(Archived) Backup recommendations for Analytics Engine and Visualizer

When a cluster (more than 1 node) is deployed in the Analytics Engine, you cannot just backup the data folder anymore. The shards could be mid-transfer and you won't be able to capture all data properly. Shinydocs recommends using the built-in Snapshot API to achieve this.

While Shinydocs recommends this strategy, the Elasticsearch Snapshot API is developed by Elastic Co. We are able to assist with implementing this strategy with your organization, but Shinydocs does not take responsibility for the Snapshot technologies from Elastic. Issues with the Snapshot API can be resolved with Elastic.

Considerations

Size of Snapshots

The size of your snapshot depends on the size of your index/indices. You can view the current size of your indices by running GET _cat/indices?v in the Visualizer Dev Tools Console. If using compression in your snapshots, you may see compression of approximately 40%. Ensure your destination has enough disk space available.

Repository location

This guide will focus on using a Windows-based shared UNC path.
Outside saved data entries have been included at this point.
### src/flat_wrapper.sv
// flat-port wrapper written by rule: the top's interface ports become plain ports
module sram_port_arbiter_flat 
#(
  parameter int unsigned AW     = 32,
  parameter int unsigned DW     = 32,
  parameter int unsigned RD_LAT = 1
)
  (clk, rst, busy, perf_conflict_cnt, bus_i_req, bus_i_addr, bus_i_rdata, bus_i_ack, bus_d_req, bus_d_wstrb, bus_d_addr, bus_d_wdata, bus_d_rdata, bus_d_ack, bus_sram_en, bus_sram_wen, bus_sram_addr, bus_sram_wdata, bus_sram_rdata);
  sram_port_arbiter_if #(.AW(AW), .DW(DW)) bus_i ();
  input  logic clk;
  input  logic rst;
  output logic busy;
  output logic [31:0] perf_conflict_cnt;
  input wire logic [$bits(bus_i.i_req)-1:0] bus_i_req;
  input wire logic [$bits(bus_i.i_addr)-1:0] bus_i_addr;
  output wire logic [$bits(bus_i.i_rdata)-1:0] bus_i_rdata;
  output wire logic [$bits(bus_i.i_ack)-1:0] bus_i_ack;
  input wire logic [$bits(bus_i.d_req)-1:0] bus_d_req;
  input wire logic [$bits(bus_i.d_wstrb)-1:0] bus_d_wstrb;
  input wire logic [$bits(bus_i.d_addr)-1:0] bus_d_addr;
  input wire logic [$bits(bus_i.d_wdata)-1:0] bus_d_wdata;
  output wire logic [$bits(bus_i.d_rdata)-1:0] bus_d_rdata;
  output wire logic [$bits(bus_i.d_ack)-1:0] bus_d_ack;
  output wire logic [$bits(bus_i.sram_en)-1:0] bus_sram_en;
  output wire logic [$bits(bus_i.sram_wen)-1:0] bus_sram_wen;
  output wire logic [$bits(bus_i.sram_addr)-1:0] bus_sram_addr;
  output wire logic [$bits(bus_i.sram_wdata)-1:0] bus_sram_wdata;
  input wire logic [$bits(bus_i.sram_rdata)-1:0] bus_sram_rdata;
  assign bus_i.i_req = bus_i_req;
  assign bus_i.i_addr = bus_i_addr;
  assign bus_i_rdata = bus_i.i_rdata;
  assign bus_i_ack = bus_i.i_ack;
  assign bus_i.d_req = bus_d_req;
  assign bus_i.d_wstrb = bus_d_wstrb;
  assign bus_i.d_addr = bus_d_addr;
  assign bus_i.d_wdata = bus_d_wdata;
  assign bus_d_rdata = bus_i.d_rdata;
  assign bus_d_ack = bus_i.d_ack;
  assign bus_sram_en = bus_i.sram_en;
  assign bus_sram_wen = bus_i.sram_wen;
  assign bus_sram_addr = bus_i.sram_addr;
  assign bus_sram_wdata = bus_i.sram_wdata;
  assign bus_i.sram_rdata = bus_sram_rdata;
  sram_port_arbiter #(.AW(AW), .DW(DW), .RD_LAT(RD_LAT)) u_core (.clk(clk), .rst(rst), .bus(bus_i), .busy(busy), .perf_conflict_cnt(perf_conflict_cnt));
endmodule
Official API Documentation

You can view Elastic’s official documentation on this API here: https://www.elastic.co/guide/en/elasticsearch/reference/6.8/modules-snapshots.html

Instructions for using Elasticsearch Snapshot

Luckily, they have a solution! Hellllloooooo snapshots! This can be done and stored in a repo in the cloud, but also locally via UNC.

https://www.elastic.co/guide/en/elasticsearch/reference/6.8/modules-snapshots.html

Step 1

Add the "path.repo" line to your elasticsearch.yml file

path.repo: ["\\\\ACME\\share\\ESBackups"]
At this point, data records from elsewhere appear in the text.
===== src/rtl/reset_seq_ctrl_if.sv =====
// rtl/reset_seq_ctrl_if.sv - reset request inputs and staged reset outputs of reset_seq_ctrl
interface reset_seq_ctrl_if;
    logic       btn_rst_n;
    logic       sw_rst_req;
    logic       mem_rst_n;
    logic       reg_rst_n;
    logic       cpu_rst_n;
    logic       sys_ready;
    logic [1:0] rst_cause;

    modport master (
        output btn_rst_n, sw_rst_req,
        input  mem_rst_n, reg_rst_n, cpu_rst_n, sys_ready, rst_cause
    );

    modport slave (
        input  btn_rst_n, sw_rst_req,
        output mem_rst_n, reg_rst_n, cpu_rst_n, sys_ready, rst_cause
    );
endinterface


===== src/rtl/reset_seq_ctrl.sv =====
// rtl/reset_seq_ctrl.sv - staged reset release sequencer with button debounce and warm reset
module reset_seq_ctrl #(
    parameter logic [7:0]  STAGE_DELAY     = 8'd4,
    parameter logic [15:0] DEBOUNCE_CYCLES = 16'd50000
) (
    input  logic              clk,
    input  logic              async_rst_n,
    reset_seq_ctrl_if.slave   rst_if
);
    typedef enum logic [2:0] {
        HOLD = 3'd0,
        MEM  = 3'd1,
        REGS = 3'd2,
        CPU  = 3'd3,
        RUN  = 3'd4
    } state_t;

    localparam logic [7:0]  STAGE_LAST = STAGE_DELAY - 8'd1;
    localparam logic [15:0] DEB_LAST   = DEBOUNCE_CYCLES - 16'd1;

    state_t      state_q, state_d;
    logic [7:0]  stage_cnt_q, stage_cnt_d;
    logic        btn_meta_q, btn_sync_q;
    logic        btn_deb_q, btn_deb_prev_q;
    logic [15:0] deb_cnt_q;
    logic        mem_q, reg_q, cpu_q, ready_q;
    logic [1:0]  cause_q, cause_d;
    logic        btn_evt, warm_hold;

    // A low debounced button keeps the sequence parked, but only its falling edge records a cause.
    assign btn_evt   = btn_deb_prev_q & ~btn_deb_q;
    assign warm_hold = ~btn_deb_q | rst_if.sw_rst_req;

    always_ff @(posedge clk or negedge async_rst_n) begin
        if (!async_rst_n) begin
            btn_meta_q     <= 1'b1;
            btn_sync_q     <= 1'b1;
            btn_deb_q      <= 1'b1;
            btn_deb_prev_q <= 1'b1;
            deb_cnt_q      <= '0;
        end else begin
            btn_meta_q     <= rst_if.btn_rst_n;
            btn_sync_q     <= btn_meta_q;
            btn_deb_prev_q <= btn_deb_q;
            if (btn_sync_q != btn_deb_q) begin
                if (deb_cnt_q == DEB_LAST) begin
                    btn_deb_q <= btn_sync_q;
                    deb_cnt_q <= '0;
                end else begin
                    deb_cnt_q <= deb_cnt_q + 16'd1;
                end
            end else begin
                deb_cnt_q <= '0;
            end
        end
    end

    always_comb begin
        state_d     = state_q;
        stage_cnt_d = stage_cnt_q;
        cause_d     = cause_q;
        if (btn_evt) begin
            cause_d = 2'b01;
        end else if (rst_if.sw_rst_req) begin
            cause_d = 2'b10;
        end
        if (warm_hold) begin
            state_d     = HOLD;
            stage_cnt_d = '0;
        end else begin
            case (state_q)
                HOLD, MEM, REGS, CPU: begin
                    if (stage_cnt_q == STAGE_LAST) begin
                        stage_cnt_d = '0;
                        case (state_q)
                            HOLD:    state_d = MEM;
                            MEM:     state_d = REGS;
                            REGS:    state_d = CPU;
                            default: state_d = RUN;
                        endcase
                    end else begin
                        stage_cnt_d = stage_cnt_q + 8'd1;
                    end
                end
                RUN: stage_cnt_d = '0;
                default: begin
                    state_d     = HOLD;
                    stage_cnt_d = '0;
                end
            endcase
        end
    end

    always_ff @(posedge clk or negedge async_rst_n) begin
        if (!async_rst_n) begin
            state_q     <= HOLD;
            stage_cnt_q <= '0;
            cause_q     <= 2'b00;
            mem_q       <= 1'b0;
            reg_q       <= 1'b0;
            cpu_q       <= 1'b0;
            ready_q     <= 1'b0;
        end else begin
            state_q     <= state_d;
            stage_cnt_q <= stage_cnt_d;
            cause_q     <= cause_d;
            mem_q       <= (state_d == MEM) || (state_d == REGS) || (state_d == CPU) || (state_d == RUN);
            reg_q       <= (state_d == REGS) || (state_d == CPU) || (state_d == RUN);
            cpu_q       <= (state_d == CPU) || (state_d == RUN);
            ready_q     <= (state_d == RUN);
        end
    end

    assign rst_if.mem_rst_n = mem_q;
    assign rst_if.reg_rst_n = reg_q;
    assign rst_if.cpu_rst_n = cpu_q;
    assign rst_if.sys_ready = ready_q;
    assign rst_if.rst_cause = cause_q;
endmodule


===== src/flat_wrapper.sv =====
// flat-port wrapper written by rule: the top's interface ports become plain ports
module reset_seq_ctrl_flat 
#(
    parameter logic [7:0]  STAGE_DELAY     = 8'd4,
    parameter logic [15:0] DEBOUNCE_CYCLES = 16'd50000
)
  (clk, async_rst_n, rst_if_btn_rst_n, rst_if_sw_rst_req, rst_if_mem_rst_n, rst_if_reg_rst_n, rst_if_cpu_rst_n, rst_if_sys_ready, rst_if_rst_cause);
  reset_seq_ctrl_if rst_if_i ();
  input  logic clk;
  input  logic async_rst_n;
  input wire logic [$bits(rst_if_i.btn_rst_n)-1:0] rst_if_btn_rst_n;
  input wire logic [$bits(rst_if_i.sw_rst_req)-1:0] rst_if_sw_rst_req;
  output wire logic [$bits(rst_if_i.mem_rst_n)-1:0] rst_if_mem_rst_n;
  output wire logic [$bits(rst_if_i.reg_rst_n)-1:0] rst_if_reg_rst_n;
  output wire logic [$bits(rst_if_i.cpu_rst_n)-1:0] rst_if_cpu_rst_n;
  output wire logic [$bits(rst_if_i.sys_ready)-1:0] rst_if_sys_ready;
  output wire logic [$bits(rst_if_i.rst_cause)-1:0] rst_if_rst_cause;
  assign rst_if_i.btn_rst_n = rst_if_btn_rst_n;
  assign rst_if_i.sw_rst_req = rst_if_sw_rst_req;
  assign rst_if_mem_rst_n = rst_if_i.mem_rst_n;
  assign rst_if_reg_rst_n = rst_if_i.reg_rst_n;
  assign rst_if_cpu_rst_n = rst_if_i.cpu_rst_n;
  assign rst_if_sys_ready = rst_if_i.sys_ready;
  assign rst_if_rst_cause = rst_if_i.rst_cause;
  reset_seq_ctrl #(.STAGE_DELAY(STAGE_DELAY), .DEBOUNCE_CYCLES(DEBOUNCE_CYCLES)) u_core (.clk(clk), .async_rst_n(async_rst_n), .rst_if(rst_if_i));
endmodule

===== config.mk =====
export PLATFORM = sky130hd
export DESIGN_NAME = reset_seq_ctrl_flat
export DESIGN_NICKNAME = d
export VERILOG_FILES = /design/src/rtl/reset_seq_ctrl_if.sv /design/src/rtl/reset_seq_ctrl.sv /design/src/flat_wrapper.sv
export SDC_FILE = /design/constraint.sdc
export NUM_CORES = 1
export LEC_CHECK = 0
export BUFFER_PORTS_ARGS = -buffer_cell sky130_fd_sc_hd__buf_2
export CORE_UTILIZATION = 40
export CTS_BUF_LIST = sky130_fd_sc_hd__clkbuf_2
export DETAILED_ROUTE_END_ITERATION = 10
export SLEW_MARGIN = 10
export SYNTH_ARGS = -nofsm -noshare
export SYNTH_HDL_FRONTEND = slang
export SYNTH_SLANG_ARGS = --single-unit

===== constraint.sdc =====
create_clock -name clk -period 1.51 [get_ports clk]
set_clock_uncertainty 0.05 [all_clocks]
set_input_delay 0.0755 -clock clk [delete_from_list [all_inputs] [get_ports clk]]
set_output_delay 0.0755 -clock clk [all_outputs]
set_load 0.02 [all_outputs]

# After elaboration in Yosys (flattened, before gate mapping)
# Cells that the tools add are included.
[word_totals]
reg_bits = 37
input_bits = 4
out_inout_bits = 6
word_cells = 49
[op_classes]
add_sub_neg = 2
n_eq_ne = 11
mux = 11
n_bitwise = 3
n_reduce_logical = 10
[ops]
columns = ["operator", "n"]
rows = [
  ["16-bit two-way mux", 2],
  ["8-bit two-way mux", 3],
  ["16-bit by 1-bit adder with 16-bit output, second input constant", 1],
  ["16-bit == test, second input constant", 1],
  ["3-bit by 2-bit == test with 1-bit output, second input constant", 4],
  ["3-bit case mux with 3 select lines", 1],
  ["8-bit by 1-bit adder with 8-bit output, second input constant", 1],
  ["8-bit by 2-bit == test with 1-bit output, second input constant", 1],
  ["3-bit by 1-bit == test with 1-bit output, second input constant", 2],
  ["3-bit == test, second input constant", 2],
  ["1-bit logical OR", 6],
  ["3-bit two-way mux", 2],
  ["3-bit case mux with 2 select lines", 1],
  ["2-bit two-way mux", 2],
  ["4-bit OR reduction", 1],
  ["3-bit zero test", 1],
  ["2-bit AND reduction", 1],
  ["2-bit nonzero test", 1],
  ["1-bit bitwise AND", 1],
  ["1-bit != test", 1],
  ["1-bit NOT", 1],
  ["1-bit bitwise OR", 1],
]

# Logic depth before layout (Yosys ltp)
[depth]
ltp_word = 9
mapped_depth = 6
ltp_nobuf = 5

# Worst setup path after synthesis
# OpenSTA, ideal clock, no wires.
[synth_path]
path_kind = "flip-flop to flip-flop"
from = "register u_core.deb_cnt_q[0]"
to = "register u_core.deb_cnt_q[14]"
arrival_ps = 1306
t_required_ps = 1341
slack_ps = 35
stages_incl_launch_ff = 7
n_path_buf = 1
period_less_slack_ps = 1475
cell_sequence = "dfrtp_1 ha_1 and3_1 nand4_1 nand2_2 buf_6 nor2_1"
[synth_via]
elab_chain_len = 3
elab_cells_between_ends = 4
cone_classes = "1 x add/sub; 1 x eq/ne; 2 x mux"
[synth_lines]
columns = ["element", "line", "text"]
rows = [
  ["from (decl)", "reset_seq_ctrl.sv:25", "logic [15:0] deb_cnt_q;"],
  ["from (signal assigned)", "reset_seq_ctrl.sv:50", "deb_cnt_q <= deb_cnt_q + 16'd1;"],
  ["16-bit by 1-bit adder with 16-bit output or 16-bit == test (tied branches)", "reset_seq_ctrl.sv:50, reset_seq_ctrl.sv:46", ""],
  ["16-bit two-way mux *", "reset_seq_ctrl.sv:46", "if (deb_cnt_q == DEB_LAST) begin"],
  ["16-bit two-way mux *", "reset_seq_ctrl.sv:45", "if (btn_sync_q != btn_deb_q) begin"],
]
# Every way passes the cells marked *; elsewhere a longest branch is shown, timed or not.
# A chain may end at the register's enable or synchronous reset.

# Worst setup path in the final report
[layout_path]
from = "register u_core.deb_cnt_q[1]"
to = "register u_core.deb_cnt_q[3]"
# Same word-level chain as after synthesis.

==> qor.txt <==
HPWL Detailed - 2260 microns
top cell type's share of synthesized area - 46.2%
Pins Over Slew Limit - 0
clk root buf - clkbuf_2
top cell type by total area after synthesis - dfrtp_1
CTS sink cnt - 37
Leak - 0.980 nW
Syn Nets - 162
# rows - 23
Cells after Synth - 156
Synth Warn # - 0
layout cells sized above 1 - 39.3%
Worst setup EP type - flip-flop
maximum vdd ir drop - 0.000475 V
core area - 0.00414 sq mm
f_max - 703 MHz
Switching Power - 0.367 mW
vias per inst - 4.98
die width - 68.9 microns
Main synth FF type - dfrtp_1
top cells by count, synth - dfrtp_1 (33), nor2_1 (23), xnor2_1 (13)
Remaining DRCs - 0
count of final hold-check violations - 0
vias - 1249
most common cell in the synthesized netlist - dfrtp_1
register area share after synthesis - 52.1%
antenna violations before repair - 0
Power Dens Cells - 688 mW/mm^2
clock-pin slew on the worst setup and hold paths - 0.17 ns
GRT Total Usage - 16.7%
IO Port Bufs - 9
Slew HR - 73.6%
Setup violations, final - 0
vias in the first global route - 1261
largest net degree at the start of global routing - 22
antenna cell count - 0
CP required - 1.77 ns
final worst path period share - 94.2%
Reg power frac - 66.3%
placed cell areas - 0.00206 sq mm
total power - 1.53 mW
post-route minimum period - 1.42 ns
Worst EP arrival - 1.68 ns
Final Cell Area - 0.00222 sq mm
PnR worst setup slack - 0.0874 ns
TritonCTS Buffers - 5
EDFF count, synth - 0
Fill cells - 376
clock share of power - 28.8%
drt total wl - 3240 microns
FF-to-FF setup slack - 0.09 ns
run status - finished, final reports clean
Max Cap Viol - 0
1st-iter DRT viols - 71
antenna viol nets, final - 0
Place WS - 0.00862 ns
Worst Tran Pin Value - 0.396 ns
P_int - 1.16 mW
Gate power share - 4.9%
Initial Util - 43.1%
die area - 0.00474 sq mm
CTS tree - built
type of origin of the critical path - flip-flop
Mean Syn Cell Area - 11.5 sq um
Die Ht - 68.9 microns
first-pass GRT wire length - 5670 microns
Placer Congestion - 0.789
nets - 206
Area Growth Syn to Fin - 24.3%
Max FO, Critical Path - 7
hold crit path type - in -> async
Netlist Area Pre-Place - 0.00179 sq mm
later-pin clock latency in the skew report - 0.38 ns
Synth Register Bits - 37
Async S/R FF share, synth - 100%
clk buf depth - 2
unrepaired setup endpoints after global routing - true
synth top area cells - dfrtp_1 (46%), xnor2_1 (6.4%), dfstp_2 (5.9%)
WL/cell - 12.9 microns
TritonRoute pass-1 iters - 4
Top-Level Pins - 10
Hold WS - 0.0765 ns
Reg2Reg Depth - 6
crit path kind - reg -> reg
FF-to-FF Start - u_core.deb_cnt_q[1]
RR Endpoint - u_core.deb_cnt_q[3]
Max H-tree Level - 2
switching share of power - 24.0%
Synth cell types - 33
GRT overflow - 0
cells by family (layout without fill, tap and decap cells):
group                      count (synthesis)  in the layout  synth area share, %
buffers and inverters                      8             53                 2.52
and+or+nand+nor                           76             76                 29.5
xor gates and xnor gates                  22             22                 10.8
DFF                                       37             37                 52.1
muxes                                      1              1                0.630
AOI/OAI and AO/OA                         10             10                 3.08
adders and majority gates                  2              2                 1.40
power groups by stage:
stage	Sequential, mW	Combinational (mW)	Clock, mW
global route	1.02	0.0851	0.496
CTS	1.01	0.0730	0.463
floorplan	1.03	0.0194	0
finish	1.01	0.0748	0.440
detailed placement	1.03	0.0667	0
global placement	1.03	0.0650	0
state kept, by name (all words and copies together) (netlist names):
signal,cells
u_core.deb_cnt_q,16
u_core.stage_cnt_q,8
u_core.state_q,3
u_core.rst_if.rst_cause,2
u_core.btn_deb_prev_q,1
u_core.btn_deb_q,1
u_core.btn_meta_q,1
u_core.btn_sync_q,1
u_core.rst_if.cpu_rst_n,1
u_core.rst_if.mem_rst_n,1
u_core.rst_if.reg_rst_n,1
u_core.rst_if.sys_ready,1
worst max-delay path: stages (launching register included):
cell     delay, ns
dfrtp_1       0.44
ha_4          0.19
and3_4        0.18
nand4_1       0.15
nand2_2       0.09
buf_6         0.14
nor2_1        0.12
layout by cell type, fill, tap and decap left out, types with 4 or more instances in the layout:
cell      Yosys  final
nand2_1       7      7
nor2_1       23     22
clkbuf_2      0      7
dfstp_2       4      4
nand3_1       9      9
inv_1         6      6
nor4_4        3      4
buf_2         0      9
xnor2_1      13     13
nor2_2        6      7
xor2_1        9      9
dfrtp_1      33     30
a21oi_1       6      6
buf_4         0     24
worst max-delay path by stage:
stage               slack, ns  cells after the start           startpoint                     to
floorplan                0.04                      6  u_core.deb_cnt_q[0]   u_core.deb_cnt_q[14]
global placement         0.03                      5     u_core.btn_deb_q  u_core.stage_cnt_q[4]
detailed placement      0.009                      5     u_core.btn_deb_q  u_core.stage_cnt_q[2]
CTS                      0.02                      6  u_core.deb_cnt_q[0]   u_core.deb_cnt_q[11]
global route            -0.02                      6  u_core.deb_cnt_q[1]   u_core.deb_cnt_q[11]
finish                   0.09                      6  u_core.deb_cnt_q[1]    u_core.deb_cnt_q[3]
routing by layer:
| metal | vias to the layer above | share of wire [%] | global-route usage (%) |
|---|---|---|---|
| met5 | - | 0 | 0 |
| met4 | 0 | 1.6 | 9.44 |
| met3 | 5 | 3.1 | 3.95 |
| met2 | 15 | 45 | 25.4 |
| met1 | 613 | 50 | 21.8 |
| li1 | 616 | - | - |
area by class of cell:
type / count / area (sq um) / area share, %
clock buffer: 7 / 35.0 / 1.58
clock inverter: 1 / 3.75 / 0.169
inverter: 6 / 22.5 / 1.01
multi-input combinational: 111 / 866 / 39.0
sequential: 37 / 935 / 42.1
tap: 50 / 62.6 / 2.82
timing repair buffer: 39 / 298 / 13.4
repair_timing:
action                                  in CTS  in global routing
setup buffers                                1                  5
pin swaps                                    1                  6
endpoints found under the hold margin       39                  0
hold buffers                                 3                  0
cloned                                       0                  0
endpoints found under the setup margin       7                 28
gates resized for setup                      2                 13
through the flow:
stage / TNS, ns / utilization [%] / cells
2_1_floorplan: 0 / - / 156
3_3_place_gp: 0 / 49.8 / 235
3_5_place_dp: 0 / 49.8 / 235
4_1_cts: 0 / 51.3 / 246
5_1_grt: -0.0875 / 53.6 / 251
6_report: 0 / 53.6 / 251
No activity file was read; power rests on OpenSTA's default activity.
Save the file and restart Analytics Engine service

Step 2

Register the repo with Elasticsearch and name the "snapshots" repository. This information is submitted in the Visualizer’s Dev Tools console.

PUT /_snapshot/name_of_repository
{
    "type": "fs",
    "settings": {
        "location": "\\\\path\\noted\\in\\path.repo",
        "compress": true
    }
}

name_of_repository

location

compress

This will be called in a later command. This is how you can define what the name of the repository is. Some good naming options would be: shinydocs_cluster_snapshot, backup, companyname_snapshot

You need to put in the exact same path you put in path.repo. In this example, you would enter: \\\\ACME\\share\\ESBackups

Accepts true or false.
If true (recommended), the snapshot will be compressed (average ~40%). This will mean more CPU usage during the process but the snapshots will be smaller.
If false, the snapshot will not be compressed. Less CPU is used, but will result is larger snapshots and slightly more network activity.

Step 3

Once the repository has been registered with the cluster, you are now able to initiate a snapshot!

The first snapshot you do will be a full snapshot and will take the longest. Once the next snapshot is initiated in the same repository, an incremental snapshot is performed (sometimes referred to as delta). Incremental snapshots run relatively quickly, only changes (addition and removal) are processed.

To initiate a snapshot, the following can be run in the Visualizer’s Dev Tools console:

PUT /_snapshot/name_of_repository/name_of_snapshot?wait_for_completion=true

name_of_repository

name_of_snapshot

This is the same name you used in Step 2

The name of this snapshot. We recommend appending the date and time (ex. snapshot_01-01-2020)

OR

If you would like to just snapshot individual indices, you can add a body to the command and specify the index/indices to be included

PUT /_snapshot/name_of_repository/name_of_snapshot?wait_for_completion=true
{
  "indices": "index_1,index_2",
  "ignore_unavailable": true,
  "include_global_state": false
}

indices

ignore_unavilable

include_global_state

Provide the name(s) of the index(s) you wish to include.
(ex. “index_1” | “index_1,index2” | “index_1,index_2,index_3”)

Ignores shards that are not available at the time of the snapshot. If shards were not available, the resulting snapshot will be partial.
We recommend true

Includes the state of the cluster. If set to true, the state (green, yellow, red) will also be included.
We recommend false

Restore

You can restore the snapshot to the original cluster or in a whole new environment. If restoring to a new environment, ensure sufficient hardware requirements are met.

The following can be run in the Visualizer’s Dev Tools console:

PUT /_snapshot/name_of_repository/name_of_snapshot/_restore

There are various options for advanced restoring. We encourage you to visit Elasticsearch’s website for the official API documentation for more advanced details.